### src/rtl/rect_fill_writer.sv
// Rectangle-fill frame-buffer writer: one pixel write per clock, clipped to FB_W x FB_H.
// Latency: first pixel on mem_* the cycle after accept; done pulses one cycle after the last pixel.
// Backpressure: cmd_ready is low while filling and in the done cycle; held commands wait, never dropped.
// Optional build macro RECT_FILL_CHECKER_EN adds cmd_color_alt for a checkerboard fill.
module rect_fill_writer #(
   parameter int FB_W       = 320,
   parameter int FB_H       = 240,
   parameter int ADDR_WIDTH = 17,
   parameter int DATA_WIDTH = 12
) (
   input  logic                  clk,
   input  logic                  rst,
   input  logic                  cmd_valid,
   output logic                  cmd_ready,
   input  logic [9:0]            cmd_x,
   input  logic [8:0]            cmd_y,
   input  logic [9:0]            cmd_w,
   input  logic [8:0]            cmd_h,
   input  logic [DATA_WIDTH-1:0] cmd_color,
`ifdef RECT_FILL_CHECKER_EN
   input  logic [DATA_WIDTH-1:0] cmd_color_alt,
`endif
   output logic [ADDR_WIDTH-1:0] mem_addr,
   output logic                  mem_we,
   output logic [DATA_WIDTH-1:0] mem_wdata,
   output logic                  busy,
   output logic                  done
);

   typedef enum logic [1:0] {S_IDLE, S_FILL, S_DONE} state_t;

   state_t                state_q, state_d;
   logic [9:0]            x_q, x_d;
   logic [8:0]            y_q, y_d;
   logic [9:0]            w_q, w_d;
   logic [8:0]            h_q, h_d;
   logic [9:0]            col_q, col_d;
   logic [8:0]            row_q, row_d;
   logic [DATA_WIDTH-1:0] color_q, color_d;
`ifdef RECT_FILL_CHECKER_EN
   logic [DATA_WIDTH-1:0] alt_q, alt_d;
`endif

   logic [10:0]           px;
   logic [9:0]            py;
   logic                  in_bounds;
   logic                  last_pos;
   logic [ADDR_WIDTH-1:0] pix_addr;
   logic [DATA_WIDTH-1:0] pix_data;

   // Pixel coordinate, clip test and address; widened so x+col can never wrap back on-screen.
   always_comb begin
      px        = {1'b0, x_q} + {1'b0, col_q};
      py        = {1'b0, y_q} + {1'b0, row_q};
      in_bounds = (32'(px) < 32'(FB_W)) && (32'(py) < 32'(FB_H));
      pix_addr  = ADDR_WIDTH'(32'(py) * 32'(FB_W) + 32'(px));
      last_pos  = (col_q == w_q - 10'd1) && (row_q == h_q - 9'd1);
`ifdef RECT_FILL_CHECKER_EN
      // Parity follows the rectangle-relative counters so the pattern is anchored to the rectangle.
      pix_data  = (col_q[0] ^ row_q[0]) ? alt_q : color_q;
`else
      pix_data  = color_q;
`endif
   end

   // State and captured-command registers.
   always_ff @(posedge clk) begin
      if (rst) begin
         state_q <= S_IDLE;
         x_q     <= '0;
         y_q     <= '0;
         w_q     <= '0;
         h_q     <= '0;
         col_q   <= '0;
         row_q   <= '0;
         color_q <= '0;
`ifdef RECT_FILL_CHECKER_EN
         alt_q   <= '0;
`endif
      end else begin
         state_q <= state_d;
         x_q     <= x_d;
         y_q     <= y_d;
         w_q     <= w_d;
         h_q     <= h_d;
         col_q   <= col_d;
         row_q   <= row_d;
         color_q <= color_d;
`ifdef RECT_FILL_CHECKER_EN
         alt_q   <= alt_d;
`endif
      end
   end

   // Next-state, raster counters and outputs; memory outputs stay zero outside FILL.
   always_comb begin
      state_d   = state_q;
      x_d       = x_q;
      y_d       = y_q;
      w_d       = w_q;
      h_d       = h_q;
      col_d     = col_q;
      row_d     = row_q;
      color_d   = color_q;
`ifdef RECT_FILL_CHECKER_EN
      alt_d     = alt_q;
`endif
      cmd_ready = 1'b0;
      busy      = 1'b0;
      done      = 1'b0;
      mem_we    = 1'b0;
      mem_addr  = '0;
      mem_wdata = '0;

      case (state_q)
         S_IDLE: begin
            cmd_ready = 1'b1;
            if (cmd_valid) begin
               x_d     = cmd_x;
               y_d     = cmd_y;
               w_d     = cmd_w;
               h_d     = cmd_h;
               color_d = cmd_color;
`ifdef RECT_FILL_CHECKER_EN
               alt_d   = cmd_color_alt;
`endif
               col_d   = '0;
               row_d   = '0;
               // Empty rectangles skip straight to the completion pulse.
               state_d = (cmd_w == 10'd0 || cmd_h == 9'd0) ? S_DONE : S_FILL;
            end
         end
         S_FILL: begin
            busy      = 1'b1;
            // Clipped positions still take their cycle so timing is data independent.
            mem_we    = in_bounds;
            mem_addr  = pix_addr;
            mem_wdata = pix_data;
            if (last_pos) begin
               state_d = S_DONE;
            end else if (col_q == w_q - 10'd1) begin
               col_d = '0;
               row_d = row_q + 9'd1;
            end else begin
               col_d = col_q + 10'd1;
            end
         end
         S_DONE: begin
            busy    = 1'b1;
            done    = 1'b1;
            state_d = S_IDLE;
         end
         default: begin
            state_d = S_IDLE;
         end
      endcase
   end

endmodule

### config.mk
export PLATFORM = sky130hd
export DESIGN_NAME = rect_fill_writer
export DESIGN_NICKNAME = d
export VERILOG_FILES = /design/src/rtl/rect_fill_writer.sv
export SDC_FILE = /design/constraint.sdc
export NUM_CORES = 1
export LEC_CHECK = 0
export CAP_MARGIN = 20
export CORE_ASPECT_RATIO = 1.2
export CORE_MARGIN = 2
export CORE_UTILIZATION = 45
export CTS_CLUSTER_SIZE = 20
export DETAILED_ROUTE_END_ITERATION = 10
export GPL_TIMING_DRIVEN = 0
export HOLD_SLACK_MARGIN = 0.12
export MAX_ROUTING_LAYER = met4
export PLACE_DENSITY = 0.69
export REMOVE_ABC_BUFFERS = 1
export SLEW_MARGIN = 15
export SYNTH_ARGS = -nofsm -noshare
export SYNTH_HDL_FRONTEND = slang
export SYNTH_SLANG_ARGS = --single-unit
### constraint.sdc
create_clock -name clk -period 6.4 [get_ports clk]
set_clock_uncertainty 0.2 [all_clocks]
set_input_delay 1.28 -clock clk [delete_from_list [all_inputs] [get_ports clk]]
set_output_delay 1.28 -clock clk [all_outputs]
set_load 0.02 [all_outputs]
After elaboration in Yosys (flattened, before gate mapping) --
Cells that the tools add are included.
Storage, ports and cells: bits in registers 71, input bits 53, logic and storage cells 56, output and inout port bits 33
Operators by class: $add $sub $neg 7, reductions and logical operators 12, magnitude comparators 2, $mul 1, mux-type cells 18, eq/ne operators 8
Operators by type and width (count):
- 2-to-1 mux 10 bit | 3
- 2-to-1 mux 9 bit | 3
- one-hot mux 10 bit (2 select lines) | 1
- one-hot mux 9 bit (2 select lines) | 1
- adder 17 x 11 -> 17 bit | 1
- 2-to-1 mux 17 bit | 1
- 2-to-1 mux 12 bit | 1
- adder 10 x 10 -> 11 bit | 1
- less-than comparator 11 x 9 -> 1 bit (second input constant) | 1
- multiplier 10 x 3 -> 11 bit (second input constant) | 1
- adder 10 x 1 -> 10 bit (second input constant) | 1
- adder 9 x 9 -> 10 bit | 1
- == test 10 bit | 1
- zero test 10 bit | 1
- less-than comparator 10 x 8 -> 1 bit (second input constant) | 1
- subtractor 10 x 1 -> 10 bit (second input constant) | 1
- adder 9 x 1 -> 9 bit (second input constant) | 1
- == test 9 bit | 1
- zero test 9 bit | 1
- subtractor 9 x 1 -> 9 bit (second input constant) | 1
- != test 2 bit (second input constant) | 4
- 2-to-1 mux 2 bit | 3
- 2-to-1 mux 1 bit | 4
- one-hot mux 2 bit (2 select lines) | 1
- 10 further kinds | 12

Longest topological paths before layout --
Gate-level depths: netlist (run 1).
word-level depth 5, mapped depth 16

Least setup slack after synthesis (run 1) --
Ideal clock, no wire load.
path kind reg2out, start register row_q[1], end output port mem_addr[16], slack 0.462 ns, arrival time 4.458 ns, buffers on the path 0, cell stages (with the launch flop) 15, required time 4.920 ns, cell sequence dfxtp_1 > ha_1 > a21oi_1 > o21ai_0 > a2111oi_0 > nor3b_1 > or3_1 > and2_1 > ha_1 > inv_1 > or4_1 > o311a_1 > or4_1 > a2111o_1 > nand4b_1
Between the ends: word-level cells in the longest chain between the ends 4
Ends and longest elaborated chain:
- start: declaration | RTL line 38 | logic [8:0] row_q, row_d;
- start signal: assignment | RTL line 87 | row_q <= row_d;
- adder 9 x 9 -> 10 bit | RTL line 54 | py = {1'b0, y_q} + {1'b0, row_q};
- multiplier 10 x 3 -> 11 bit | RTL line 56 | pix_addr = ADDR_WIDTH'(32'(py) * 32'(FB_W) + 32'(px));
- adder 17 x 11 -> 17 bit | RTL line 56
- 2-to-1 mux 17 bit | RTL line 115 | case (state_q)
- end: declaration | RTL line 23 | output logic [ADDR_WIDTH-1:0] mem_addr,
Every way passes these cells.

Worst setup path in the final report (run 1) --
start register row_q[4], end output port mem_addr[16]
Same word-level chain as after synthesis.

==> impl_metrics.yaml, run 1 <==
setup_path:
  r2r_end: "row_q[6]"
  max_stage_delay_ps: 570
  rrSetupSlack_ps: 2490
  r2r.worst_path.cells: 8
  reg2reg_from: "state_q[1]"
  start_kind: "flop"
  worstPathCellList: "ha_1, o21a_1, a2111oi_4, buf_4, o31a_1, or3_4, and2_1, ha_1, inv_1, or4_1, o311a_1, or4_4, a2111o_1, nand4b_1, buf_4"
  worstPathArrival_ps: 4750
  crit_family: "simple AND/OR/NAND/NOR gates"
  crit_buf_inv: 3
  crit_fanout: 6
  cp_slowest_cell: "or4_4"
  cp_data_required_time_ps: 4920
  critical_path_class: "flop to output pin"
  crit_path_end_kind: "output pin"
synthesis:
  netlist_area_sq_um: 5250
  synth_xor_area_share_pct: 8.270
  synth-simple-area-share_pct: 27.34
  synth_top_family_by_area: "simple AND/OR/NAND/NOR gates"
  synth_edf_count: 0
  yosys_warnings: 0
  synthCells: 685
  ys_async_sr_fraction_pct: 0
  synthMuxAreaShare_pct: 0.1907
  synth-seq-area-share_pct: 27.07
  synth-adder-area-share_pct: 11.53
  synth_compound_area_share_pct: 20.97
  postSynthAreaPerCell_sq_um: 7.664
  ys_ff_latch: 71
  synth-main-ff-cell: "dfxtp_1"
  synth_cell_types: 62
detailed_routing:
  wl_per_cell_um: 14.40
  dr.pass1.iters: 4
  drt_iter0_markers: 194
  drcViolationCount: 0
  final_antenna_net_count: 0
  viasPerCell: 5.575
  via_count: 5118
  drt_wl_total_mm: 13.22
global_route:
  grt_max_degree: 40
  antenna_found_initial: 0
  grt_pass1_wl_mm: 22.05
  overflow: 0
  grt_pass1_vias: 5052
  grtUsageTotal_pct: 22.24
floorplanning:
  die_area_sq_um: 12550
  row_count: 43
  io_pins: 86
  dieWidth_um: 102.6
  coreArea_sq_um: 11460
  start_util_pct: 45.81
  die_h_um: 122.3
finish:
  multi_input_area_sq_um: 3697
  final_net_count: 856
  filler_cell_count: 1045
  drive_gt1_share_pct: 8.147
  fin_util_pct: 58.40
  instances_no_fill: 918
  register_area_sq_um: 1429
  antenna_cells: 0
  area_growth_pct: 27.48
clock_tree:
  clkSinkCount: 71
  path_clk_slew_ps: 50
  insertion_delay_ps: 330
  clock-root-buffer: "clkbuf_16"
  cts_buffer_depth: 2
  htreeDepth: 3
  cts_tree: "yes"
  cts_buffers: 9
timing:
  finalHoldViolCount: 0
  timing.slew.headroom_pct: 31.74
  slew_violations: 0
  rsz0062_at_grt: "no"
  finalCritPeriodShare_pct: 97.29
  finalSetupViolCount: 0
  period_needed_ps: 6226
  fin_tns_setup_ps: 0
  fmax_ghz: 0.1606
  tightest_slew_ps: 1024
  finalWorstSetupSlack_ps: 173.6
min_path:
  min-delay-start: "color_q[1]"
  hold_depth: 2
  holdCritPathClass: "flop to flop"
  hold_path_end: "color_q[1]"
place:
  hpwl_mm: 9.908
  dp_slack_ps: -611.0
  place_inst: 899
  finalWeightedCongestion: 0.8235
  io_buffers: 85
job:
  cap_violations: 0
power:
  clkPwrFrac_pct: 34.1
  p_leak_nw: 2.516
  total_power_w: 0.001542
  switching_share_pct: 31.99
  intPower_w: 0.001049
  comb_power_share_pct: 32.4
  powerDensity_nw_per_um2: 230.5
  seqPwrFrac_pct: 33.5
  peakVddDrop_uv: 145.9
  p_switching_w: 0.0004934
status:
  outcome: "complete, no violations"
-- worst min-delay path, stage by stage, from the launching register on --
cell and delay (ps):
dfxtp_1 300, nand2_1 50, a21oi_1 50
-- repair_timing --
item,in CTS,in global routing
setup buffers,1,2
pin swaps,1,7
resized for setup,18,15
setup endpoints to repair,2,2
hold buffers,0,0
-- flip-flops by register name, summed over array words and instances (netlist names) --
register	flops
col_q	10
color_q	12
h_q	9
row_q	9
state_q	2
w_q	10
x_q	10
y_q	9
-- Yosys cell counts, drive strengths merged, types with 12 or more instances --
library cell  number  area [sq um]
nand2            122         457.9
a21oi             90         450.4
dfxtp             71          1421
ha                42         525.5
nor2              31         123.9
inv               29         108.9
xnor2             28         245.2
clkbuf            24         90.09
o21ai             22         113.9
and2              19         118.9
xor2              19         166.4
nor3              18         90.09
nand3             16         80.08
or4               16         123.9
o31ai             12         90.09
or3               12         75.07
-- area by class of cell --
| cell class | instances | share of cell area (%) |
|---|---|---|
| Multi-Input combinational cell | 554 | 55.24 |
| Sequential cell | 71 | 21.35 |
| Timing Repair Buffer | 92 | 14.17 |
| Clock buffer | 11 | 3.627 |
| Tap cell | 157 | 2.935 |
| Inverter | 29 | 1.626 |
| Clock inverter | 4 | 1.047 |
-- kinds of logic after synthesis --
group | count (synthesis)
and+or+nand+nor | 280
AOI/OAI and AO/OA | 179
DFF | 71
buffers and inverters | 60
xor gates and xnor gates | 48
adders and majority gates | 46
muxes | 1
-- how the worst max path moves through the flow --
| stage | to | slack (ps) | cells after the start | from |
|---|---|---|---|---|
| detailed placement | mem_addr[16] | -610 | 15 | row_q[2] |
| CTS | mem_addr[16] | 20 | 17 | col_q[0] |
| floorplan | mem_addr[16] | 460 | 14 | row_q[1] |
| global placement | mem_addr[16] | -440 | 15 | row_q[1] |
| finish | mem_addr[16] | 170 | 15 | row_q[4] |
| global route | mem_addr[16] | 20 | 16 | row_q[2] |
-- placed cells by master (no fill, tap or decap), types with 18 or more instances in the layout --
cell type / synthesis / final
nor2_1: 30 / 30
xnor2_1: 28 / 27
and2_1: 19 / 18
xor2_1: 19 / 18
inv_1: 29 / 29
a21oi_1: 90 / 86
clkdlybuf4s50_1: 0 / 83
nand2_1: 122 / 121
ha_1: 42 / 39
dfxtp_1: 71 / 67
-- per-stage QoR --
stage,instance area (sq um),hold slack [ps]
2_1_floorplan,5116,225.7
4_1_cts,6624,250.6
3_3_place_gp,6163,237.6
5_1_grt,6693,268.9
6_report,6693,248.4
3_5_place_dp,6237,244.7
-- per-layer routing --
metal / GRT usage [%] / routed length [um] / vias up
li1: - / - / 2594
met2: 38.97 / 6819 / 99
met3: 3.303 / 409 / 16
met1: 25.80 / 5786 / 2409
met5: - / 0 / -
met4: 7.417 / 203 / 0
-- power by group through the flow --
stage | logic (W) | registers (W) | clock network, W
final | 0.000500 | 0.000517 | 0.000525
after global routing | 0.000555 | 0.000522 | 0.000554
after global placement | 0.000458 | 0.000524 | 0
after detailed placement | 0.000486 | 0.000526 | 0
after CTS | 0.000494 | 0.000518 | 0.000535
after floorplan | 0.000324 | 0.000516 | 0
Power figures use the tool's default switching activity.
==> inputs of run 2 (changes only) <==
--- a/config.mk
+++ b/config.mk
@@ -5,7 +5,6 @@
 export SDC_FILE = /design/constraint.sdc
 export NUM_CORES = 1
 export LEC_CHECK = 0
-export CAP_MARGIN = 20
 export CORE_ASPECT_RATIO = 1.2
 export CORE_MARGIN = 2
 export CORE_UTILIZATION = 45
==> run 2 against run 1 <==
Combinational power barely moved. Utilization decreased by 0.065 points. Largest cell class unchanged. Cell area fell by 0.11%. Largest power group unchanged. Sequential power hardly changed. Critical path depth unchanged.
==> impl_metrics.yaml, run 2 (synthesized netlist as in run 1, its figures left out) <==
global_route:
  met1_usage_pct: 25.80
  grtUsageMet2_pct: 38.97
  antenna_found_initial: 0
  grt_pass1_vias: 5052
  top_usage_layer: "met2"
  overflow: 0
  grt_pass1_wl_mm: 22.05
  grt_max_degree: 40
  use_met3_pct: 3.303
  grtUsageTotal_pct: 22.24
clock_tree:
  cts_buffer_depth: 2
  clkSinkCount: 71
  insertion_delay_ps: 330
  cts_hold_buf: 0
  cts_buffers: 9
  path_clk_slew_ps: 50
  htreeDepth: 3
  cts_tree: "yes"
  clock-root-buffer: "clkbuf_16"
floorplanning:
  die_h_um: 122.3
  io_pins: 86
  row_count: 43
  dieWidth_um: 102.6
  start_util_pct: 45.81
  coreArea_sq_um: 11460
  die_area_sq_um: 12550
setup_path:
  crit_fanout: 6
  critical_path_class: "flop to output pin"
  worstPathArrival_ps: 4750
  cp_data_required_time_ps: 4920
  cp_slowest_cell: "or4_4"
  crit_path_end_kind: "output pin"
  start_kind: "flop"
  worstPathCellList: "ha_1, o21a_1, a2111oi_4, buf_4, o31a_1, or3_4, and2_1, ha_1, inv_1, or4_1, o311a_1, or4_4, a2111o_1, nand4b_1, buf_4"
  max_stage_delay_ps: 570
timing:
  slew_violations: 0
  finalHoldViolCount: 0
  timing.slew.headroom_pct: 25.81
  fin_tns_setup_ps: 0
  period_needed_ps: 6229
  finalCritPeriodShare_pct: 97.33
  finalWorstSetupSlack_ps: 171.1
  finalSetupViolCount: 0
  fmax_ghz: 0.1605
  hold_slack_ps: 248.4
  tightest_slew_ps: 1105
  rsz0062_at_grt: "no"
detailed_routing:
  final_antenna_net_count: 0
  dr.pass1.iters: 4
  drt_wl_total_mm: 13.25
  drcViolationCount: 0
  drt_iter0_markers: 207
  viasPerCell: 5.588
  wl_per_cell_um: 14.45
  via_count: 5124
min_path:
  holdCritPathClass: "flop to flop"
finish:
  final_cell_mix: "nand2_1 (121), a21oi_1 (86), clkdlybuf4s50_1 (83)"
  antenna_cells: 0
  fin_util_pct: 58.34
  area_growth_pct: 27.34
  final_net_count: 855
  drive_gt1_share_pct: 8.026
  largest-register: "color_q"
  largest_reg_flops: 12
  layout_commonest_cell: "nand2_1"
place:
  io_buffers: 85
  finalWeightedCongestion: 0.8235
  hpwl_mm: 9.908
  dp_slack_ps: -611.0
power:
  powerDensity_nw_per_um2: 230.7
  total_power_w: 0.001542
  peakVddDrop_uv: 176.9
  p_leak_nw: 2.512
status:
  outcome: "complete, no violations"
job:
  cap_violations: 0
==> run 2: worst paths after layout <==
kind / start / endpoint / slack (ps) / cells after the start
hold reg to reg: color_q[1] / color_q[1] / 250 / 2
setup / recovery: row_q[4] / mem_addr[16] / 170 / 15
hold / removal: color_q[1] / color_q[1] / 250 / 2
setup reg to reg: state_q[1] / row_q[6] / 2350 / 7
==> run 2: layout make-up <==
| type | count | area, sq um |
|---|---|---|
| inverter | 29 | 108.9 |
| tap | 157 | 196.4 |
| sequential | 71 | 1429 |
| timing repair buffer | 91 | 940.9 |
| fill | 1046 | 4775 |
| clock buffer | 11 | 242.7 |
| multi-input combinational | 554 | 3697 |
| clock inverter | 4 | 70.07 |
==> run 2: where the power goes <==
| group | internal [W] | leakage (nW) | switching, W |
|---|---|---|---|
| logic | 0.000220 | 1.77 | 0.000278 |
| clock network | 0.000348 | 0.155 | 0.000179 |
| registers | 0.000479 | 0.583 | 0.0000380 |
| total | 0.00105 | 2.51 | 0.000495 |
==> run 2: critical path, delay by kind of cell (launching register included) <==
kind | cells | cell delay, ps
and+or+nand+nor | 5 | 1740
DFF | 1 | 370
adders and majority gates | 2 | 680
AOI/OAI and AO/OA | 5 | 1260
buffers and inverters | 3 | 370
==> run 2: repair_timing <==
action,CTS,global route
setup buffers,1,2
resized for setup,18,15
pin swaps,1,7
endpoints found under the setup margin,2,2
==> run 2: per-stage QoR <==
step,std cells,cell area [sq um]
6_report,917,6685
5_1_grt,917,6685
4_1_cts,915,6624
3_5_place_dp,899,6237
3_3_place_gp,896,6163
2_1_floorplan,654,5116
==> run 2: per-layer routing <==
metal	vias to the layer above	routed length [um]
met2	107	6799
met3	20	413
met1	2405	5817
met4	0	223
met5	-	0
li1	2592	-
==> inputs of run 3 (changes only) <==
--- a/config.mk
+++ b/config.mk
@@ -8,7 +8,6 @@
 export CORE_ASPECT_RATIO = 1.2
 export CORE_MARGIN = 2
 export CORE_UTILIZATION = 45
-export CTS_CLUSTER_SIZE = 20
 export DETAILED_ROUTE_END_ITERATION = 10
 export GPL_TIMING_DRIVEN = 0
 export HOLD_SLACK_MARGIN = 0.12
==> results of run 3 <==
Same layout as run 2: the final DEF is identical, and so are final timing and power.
________
How to complete this task:
Find the string "routed" in the records, then copy each line where it occurs.

Exercise answer:
metal / GRT usage [%] / routed length [um] / vias up
metal	vias to the layer above	routed length [um]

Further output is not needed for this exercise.